Required action: How many lines of these records hold the string "period"? Reply with the number alone.

Stored items:

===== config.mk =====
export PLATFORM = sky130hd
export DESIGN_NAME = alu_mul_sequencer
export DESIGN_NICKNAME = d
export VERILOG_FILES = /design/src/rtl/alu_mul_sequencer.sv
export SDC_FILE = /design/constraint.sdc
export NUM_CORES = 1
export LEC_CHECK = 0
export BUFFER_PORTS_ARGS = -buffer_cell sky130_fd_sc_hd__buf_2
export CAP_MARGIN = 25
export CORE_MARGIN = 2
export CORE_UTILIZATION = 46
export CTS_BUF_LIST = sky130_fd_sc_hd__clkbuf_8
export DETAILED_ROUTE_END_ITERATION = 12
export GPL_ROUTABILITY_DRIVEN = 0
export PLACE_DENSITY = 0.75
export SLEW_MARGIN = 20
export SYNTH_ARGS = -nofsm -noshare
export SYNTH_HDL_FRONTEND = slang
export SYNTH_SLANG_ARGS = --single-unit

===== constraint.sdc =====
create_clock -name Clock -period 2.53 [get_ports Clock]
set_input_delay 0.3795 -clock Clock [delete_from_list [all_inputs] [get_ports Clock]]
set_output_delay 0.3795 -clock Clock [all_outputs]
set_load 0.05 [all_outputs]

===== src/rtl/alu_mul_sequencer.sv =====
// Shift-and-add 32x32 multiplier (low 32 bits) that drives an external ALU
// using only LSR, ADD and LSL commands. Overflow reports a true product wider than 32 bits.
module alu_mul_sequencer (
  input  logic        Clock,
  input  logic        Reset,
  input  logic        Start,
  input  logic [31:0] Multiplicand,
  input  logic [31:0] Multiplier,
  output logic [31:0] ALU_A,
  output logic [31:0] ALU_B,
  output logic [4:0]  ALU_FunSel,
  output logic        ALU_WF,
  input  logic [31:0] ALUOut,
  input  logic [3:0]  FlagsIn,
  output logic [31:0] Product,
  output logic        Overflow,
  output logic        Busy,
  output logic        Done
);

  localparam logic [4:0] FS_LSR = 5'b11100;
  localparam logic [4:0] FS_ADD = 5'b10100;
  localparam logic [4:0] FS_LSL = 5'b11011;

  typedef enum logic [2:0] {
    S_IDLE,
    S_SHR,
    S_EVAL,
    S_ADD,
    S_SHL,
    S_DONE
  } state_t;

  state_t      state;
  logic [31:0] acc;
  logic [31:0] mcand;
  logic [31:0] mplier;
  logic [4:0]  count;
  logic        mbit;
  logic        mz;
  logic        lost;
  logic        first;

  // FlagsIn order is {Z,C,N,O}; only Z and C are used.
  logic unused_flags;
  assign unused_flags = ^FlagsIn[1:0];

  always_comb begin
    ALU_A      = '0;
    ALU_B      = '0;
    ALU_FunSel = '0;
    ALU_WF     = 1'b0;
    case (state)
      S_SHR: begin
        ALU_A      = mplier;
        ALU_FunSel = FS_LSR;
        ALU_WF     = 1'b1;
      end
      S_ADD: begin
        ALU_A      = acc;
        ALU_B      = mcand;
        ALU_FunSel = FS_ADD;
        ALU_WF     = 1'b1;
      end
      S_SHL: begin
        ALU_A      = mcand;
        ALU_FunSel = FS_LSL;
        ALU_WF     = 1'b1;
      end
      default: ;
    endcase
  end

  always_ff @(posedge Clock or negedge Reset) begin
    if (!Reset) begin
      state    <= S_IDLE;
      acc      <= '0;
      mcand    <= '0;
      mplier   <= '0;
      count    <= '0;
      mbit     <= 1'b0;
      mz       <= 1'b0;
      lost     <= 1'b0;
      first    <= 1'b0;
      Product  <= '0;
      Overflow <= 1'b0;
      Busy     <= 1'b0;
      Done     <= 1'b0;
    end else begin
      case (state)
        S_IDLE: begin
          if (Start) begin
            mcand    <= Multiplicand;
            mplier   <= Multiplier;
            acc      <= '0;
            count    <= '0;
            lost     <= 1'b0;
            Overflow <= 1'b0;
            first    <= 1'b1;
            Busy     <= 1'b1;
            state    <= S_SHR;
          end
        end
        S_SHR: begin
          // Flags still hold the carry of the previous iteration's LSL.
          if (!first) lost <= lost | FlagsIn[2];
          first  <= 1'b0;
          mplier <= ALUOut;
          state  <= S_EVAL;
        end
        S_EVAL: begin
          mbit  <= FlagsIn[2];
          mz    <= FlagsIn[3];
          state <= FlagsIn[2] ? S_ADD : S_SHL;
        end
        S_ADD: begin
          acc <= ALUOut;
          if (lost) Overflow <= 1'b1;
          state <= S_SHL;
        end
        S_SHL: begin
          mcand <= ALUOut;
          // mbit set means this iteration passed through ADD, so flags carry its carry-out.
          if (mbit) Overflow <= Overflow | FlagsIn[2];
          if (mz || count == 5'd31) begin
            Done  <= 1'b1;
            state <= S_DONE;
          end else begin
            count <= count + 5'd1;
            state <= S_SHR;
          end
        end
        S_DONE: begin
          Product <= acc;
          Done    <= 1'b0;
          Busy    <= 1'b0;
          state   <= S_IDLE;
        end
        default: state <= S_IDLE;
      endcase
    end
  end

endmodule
==
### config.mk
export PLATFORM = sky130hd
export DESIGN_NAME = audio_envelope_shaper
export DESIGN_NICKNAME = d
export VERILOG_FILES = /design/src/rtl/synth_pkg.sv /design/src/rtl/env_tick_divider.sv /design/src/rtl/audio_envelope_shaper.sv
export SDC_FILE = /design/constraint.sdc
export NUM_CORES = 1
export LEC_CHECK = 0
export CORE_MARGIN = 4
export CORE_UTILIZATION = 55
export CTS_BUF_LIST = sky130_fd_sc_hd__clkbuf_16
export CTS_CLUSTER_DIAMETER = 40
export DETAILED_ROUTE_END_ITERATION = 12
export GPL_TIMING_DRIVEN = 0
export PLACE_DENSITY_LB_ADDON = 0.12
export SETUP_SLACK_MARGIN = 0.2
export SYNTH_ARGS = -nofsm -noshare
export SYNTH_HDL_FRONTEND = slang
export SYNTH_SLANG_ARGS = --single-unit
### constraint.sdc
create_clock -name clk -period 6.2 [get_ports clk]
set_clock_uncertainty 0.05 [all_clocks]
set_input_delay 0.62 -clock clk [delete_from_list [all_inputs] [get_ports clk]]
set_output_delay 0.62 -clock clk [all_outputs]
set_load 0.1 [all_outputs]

Result below: 2